§ **DIRECTIONS FOR THIS TASK**
Take each line from the material below that includes the string "outside" and copy it.

--- START ---

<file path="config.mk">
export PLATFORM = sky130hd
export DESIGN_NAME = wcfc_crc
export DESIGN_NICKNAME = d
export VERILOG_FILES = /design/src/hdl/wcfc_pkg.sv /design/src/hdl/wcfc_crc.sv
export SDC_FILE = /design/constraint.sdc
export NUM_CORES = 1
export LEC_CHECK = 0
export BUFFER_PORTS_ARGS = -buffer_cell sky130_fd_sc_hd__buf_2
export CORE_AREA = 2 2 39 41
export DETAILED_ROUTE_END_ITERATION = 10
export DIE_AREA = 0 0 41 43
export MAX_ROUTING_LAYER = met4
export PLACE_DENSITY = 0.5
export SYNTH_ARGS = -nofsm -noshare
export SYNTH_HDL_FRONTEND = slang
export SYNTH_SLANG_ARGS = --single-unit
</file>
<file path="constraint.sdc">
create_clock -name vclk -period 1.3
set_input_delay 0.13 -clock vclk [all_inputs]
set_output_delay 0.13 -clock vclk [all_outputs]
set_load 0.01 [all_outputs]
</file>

--- END ---
--- START ---

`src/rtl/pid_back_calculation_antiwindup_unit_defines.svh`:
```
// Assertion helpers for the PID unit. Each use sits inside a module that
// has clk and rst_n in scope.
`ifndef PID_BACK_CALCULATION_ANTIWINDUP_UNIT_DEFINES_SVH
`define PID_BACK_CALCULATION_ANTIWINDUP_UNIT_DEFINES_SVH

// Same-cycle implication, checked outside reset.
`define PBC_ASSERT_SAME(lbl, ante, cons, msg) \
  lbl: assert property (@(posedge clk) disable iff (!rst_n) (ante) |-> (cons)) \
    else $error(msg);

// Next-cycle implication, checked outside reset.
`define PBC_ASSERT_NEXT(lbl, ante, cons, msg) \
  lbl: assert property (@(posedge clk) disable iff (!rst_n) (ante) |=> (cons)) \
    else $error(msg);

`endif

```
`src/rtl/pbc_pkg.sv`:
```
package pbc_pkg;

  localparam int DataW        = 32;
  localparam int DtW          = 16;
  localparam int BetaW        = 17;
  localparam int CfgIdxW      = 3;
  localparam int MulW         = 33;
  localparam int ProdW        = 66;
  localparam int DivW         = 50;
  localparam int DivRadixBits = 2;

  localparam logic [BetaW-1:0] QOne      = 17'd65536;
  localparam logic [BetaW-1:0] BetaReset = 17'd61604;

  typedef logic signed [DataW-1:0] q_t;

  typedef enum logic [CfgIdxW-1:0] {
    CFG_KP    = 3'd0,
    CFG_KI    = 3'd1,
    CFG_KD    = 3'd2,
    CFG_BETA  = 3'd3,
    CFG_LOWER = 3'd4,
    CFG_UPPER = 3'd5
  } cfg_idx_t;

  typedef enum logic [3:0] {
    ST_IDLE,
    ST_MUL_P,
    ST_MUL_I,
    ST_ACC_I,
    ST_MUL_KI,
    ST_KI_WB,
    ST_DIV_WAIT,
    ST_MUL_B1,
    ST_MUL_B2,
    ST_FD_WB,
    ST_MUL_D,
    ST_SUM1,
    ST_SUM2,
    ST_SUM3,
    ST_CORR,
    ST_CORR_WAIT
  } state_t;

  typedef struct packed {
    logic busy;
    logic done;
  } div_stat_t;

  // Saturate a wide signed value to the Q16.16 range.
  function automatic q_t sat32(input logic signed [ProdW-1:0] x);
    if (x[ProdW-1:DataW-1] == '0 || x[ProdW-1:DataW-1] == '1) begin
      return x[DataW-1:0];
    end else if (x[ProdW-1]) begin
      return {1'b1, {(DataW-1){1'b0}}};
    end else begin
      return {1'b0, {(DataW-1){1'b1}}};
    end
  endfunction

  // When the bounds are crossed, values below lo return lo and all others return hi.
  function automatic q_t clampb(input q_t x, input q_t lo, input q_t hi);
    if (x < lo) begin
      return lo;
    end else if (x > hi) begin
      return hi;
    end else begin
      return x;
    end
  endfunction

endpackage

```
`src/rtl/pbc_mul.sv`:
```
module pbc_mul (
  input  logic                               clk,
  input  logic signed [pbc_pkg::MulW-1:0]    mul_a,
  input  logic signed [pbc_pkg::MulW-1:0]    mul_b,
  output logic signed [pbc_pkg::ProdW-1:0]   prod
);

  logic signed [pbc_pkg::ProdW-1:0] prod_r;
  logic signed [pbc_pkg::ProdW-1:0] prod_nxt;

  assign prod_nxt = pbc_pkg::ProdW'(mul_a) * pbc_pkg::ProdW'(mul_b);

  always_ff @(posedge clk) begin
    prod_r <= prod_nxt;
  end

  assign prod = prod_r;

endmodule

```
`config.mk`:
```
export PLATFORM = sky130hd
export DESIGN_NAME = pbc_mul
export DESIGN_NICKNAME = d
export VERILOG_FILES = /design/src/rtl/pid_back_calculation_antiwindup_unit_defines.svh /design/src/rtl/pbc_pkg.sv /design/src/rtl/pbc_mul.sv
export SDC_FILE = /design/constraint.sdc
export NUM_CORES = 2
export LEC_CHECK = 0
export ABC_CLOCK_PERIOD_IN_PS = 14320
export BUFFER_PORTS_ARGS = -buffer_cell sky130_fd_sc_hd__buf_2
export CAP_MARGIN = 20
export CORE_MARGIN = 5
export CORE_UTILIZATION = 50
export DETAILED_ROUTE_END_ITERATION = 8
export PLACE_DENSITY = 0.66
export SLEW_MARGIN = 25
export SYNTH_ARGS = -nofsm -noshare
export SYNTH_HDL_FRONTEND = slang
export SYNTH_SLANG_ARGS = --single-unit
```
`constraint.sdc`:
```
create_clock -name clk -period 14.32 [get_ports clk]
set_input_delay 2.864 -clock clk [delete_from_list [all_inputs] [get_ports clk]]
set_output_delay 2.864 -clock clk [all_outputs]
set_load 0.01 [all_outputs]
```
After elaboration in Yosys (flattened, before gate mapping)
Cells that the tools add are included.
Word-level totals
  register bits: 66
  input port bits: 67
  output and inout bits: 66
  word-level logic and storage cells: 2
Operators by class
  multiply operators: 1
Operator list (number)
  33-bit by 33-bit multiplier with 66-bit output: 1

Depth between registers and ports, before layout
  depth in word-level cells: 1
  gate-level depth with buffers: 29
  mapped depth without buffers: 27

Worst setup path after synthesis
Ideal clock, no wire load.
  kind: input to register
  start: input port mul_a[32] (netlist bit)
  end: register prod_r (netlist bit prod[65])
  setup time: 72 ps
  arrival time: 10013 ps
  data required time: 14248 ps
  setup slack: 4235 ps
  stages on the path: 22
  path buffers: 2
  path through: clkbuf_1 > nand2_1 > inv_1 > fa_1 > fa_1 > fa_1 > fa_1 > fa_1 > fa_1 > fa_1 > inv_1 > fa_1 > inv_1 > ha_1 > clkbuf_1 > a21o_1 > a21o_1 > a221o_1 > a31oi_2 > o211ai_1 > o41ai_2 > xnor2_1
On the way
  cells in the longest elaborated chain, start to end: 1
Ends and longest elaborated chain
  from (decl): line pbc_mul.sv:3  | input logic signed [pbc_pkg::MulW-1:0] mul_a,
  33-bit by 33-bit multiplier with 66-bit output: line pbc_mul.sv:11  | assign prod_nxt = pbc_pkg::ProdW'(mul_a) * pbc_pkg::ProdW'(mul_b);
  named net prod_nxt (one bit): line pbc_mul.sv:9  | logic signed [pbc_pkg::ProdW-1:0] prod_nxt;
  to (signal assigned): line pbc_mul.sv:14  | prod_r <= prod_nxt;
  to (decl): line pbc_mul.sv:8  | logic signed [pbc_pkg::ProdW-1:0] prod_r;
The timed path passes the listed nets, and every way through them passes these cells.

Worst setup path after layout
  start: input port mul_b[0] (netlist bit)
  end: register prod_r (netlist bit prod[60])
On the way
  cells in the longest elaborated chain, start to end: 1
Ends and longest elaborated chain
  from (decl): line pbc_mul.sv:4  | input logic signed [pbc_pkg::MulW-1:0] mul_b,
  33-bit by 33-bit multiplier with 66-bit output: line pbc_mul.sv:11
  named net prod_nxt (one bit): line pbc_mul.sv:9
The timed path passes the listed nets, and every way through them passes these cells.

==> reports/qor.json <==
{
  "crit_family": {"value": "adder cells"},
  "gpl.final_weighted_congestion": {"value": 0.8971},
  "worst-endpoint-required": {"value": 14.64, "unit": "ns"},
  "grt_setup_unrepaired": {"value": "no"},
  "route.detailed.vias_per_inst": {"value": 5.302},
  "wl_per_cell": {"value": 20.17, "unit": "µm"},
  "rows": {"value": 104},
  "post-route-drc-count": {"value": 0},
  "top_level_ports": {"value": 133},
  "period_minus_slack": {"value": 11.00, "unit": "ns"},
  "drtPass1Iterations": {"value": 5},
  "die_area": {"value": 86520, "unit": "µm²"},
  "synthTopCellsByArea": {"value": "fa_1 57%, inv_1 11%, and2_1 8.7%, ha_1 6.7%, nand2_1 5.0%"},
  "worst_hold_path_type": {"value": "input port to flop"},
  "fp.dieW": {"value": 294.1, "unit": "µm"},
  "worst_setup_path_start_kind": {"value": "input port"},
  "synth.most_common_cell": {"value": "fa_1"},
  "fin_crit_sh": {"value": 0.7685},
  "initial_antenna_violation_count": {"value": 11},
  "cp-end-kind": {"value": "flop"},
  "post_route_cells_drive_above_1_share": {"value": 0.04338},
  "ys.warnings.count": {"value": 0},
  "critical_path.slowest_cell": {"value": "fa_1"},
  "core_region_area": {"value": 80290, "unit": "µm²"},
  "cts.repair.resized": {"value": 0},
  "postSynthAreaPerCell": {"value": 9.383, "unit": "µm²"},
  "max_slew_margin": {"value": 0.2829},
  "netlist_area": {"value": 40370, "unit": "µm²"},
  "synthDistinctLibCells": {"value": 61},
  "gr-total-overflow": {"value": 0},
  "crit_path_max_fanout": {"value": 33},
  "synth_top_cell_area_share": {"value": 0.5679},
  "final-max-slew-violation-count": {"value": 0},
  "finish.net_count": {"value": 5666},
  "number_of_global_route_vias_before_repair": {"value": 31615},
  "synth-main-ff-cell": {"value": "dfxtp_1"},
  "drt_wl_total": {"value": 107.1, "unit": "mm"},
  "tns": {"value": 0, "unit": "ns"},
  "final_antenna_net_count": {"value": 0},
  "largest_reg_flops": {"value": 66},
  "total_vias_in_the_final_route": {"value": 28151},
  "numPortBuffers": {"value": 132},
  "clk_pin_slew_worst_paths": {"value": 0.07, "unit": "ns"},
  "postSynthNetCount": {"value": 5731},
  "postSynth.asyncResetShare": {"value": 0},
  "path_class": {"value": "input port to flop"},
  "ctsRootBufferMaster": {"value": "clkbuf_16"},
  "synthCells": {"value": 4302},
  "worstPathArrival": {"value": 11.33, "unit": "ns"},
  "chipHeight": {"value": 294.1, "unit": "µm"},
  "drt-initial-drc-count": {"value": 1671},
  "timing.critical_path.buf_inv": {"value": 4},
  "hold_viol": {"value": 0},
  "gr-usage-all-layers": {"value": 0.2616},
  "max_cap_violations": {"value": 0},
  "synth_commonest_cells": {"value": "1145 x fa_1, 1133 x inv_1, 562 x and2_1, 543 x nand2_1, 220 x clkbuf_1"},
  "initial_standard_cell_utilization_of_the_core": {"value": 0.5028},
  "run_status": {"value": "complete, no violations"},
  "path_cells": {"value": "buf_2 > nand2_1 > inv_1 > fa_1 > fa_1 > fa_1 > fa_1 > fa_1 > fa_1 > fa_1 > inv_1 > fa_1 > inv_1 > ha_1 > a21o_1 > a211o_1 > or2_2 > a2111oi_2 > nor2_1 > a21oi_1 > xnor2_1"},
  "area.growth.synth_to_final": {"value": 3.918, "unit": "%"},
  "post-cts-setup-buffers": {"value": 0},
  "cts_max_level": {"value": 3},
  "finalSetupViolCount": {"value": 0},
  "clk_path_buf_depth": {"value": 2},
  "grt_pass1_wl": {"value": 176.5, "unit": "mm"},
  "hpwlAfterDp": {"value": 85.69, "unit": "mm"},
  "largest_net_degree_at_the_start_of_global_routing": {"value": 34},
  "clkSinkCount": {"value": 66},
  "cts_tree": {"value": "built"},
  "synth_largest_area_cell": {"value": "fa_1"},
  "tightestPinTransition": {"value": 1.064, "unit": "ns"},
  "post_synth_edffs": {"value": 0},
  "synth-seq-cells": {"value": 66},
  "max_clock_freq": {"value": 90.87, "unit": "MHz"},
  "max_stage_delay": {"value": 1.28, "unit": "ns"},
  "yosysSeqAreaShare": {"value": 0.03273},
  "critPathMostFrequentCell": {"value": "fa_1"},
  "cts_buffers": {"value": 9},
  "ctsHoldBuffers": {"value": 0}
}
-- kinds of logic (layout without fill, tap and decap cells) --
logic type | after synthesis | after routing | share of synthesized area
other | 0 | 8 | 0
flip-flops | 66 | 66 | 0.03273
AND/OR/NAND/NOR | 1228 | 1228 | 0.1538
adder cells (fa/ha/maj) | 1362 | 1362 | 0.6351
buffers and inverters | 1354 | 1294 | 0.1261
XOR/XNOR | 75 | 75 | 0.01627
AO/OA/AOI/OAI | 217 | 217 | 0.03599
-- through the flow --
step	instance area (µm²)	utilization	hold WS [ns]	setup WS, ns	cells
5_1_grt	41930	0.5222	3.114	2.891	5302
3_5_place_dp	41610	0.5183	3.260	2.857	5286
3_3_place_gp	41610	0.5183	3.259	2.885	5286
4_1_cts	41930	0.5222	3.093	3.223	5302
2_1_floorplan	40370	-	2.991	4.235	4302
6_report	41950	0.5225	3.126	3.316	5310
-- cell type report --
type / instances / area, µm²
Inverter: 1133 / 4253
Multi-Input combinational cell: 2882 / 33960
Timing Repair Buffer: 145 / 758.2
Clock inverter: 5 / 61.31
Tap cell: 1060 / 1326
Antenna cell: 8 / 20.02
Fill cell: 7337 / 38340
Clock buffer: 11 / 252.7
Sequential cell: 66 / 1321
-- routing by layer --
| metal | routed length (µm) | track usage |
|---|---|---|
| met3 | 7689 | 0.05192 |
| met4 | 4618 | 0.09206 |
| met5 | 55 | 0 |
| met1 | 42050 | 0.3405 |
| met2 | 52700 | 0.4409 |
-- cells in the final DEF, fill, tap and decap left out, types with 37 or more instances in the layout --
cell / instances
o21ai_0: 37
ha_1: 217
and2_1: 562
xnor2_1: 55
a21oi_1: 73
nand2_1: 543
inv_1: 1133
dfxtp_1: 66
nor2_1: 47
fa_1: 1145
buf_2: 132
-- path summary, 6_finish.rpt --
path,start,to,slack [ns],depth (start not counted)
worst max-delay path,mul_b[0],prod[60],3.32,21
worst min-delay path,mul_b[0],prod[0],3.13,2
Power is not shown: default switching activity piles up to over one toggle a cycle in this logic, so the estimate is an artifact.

--- END ---

§ **OUTPUT FOR THIS TASK**
// Same-cycle implication, checked outside reset.
// Next-cycle implication, checked outside reset.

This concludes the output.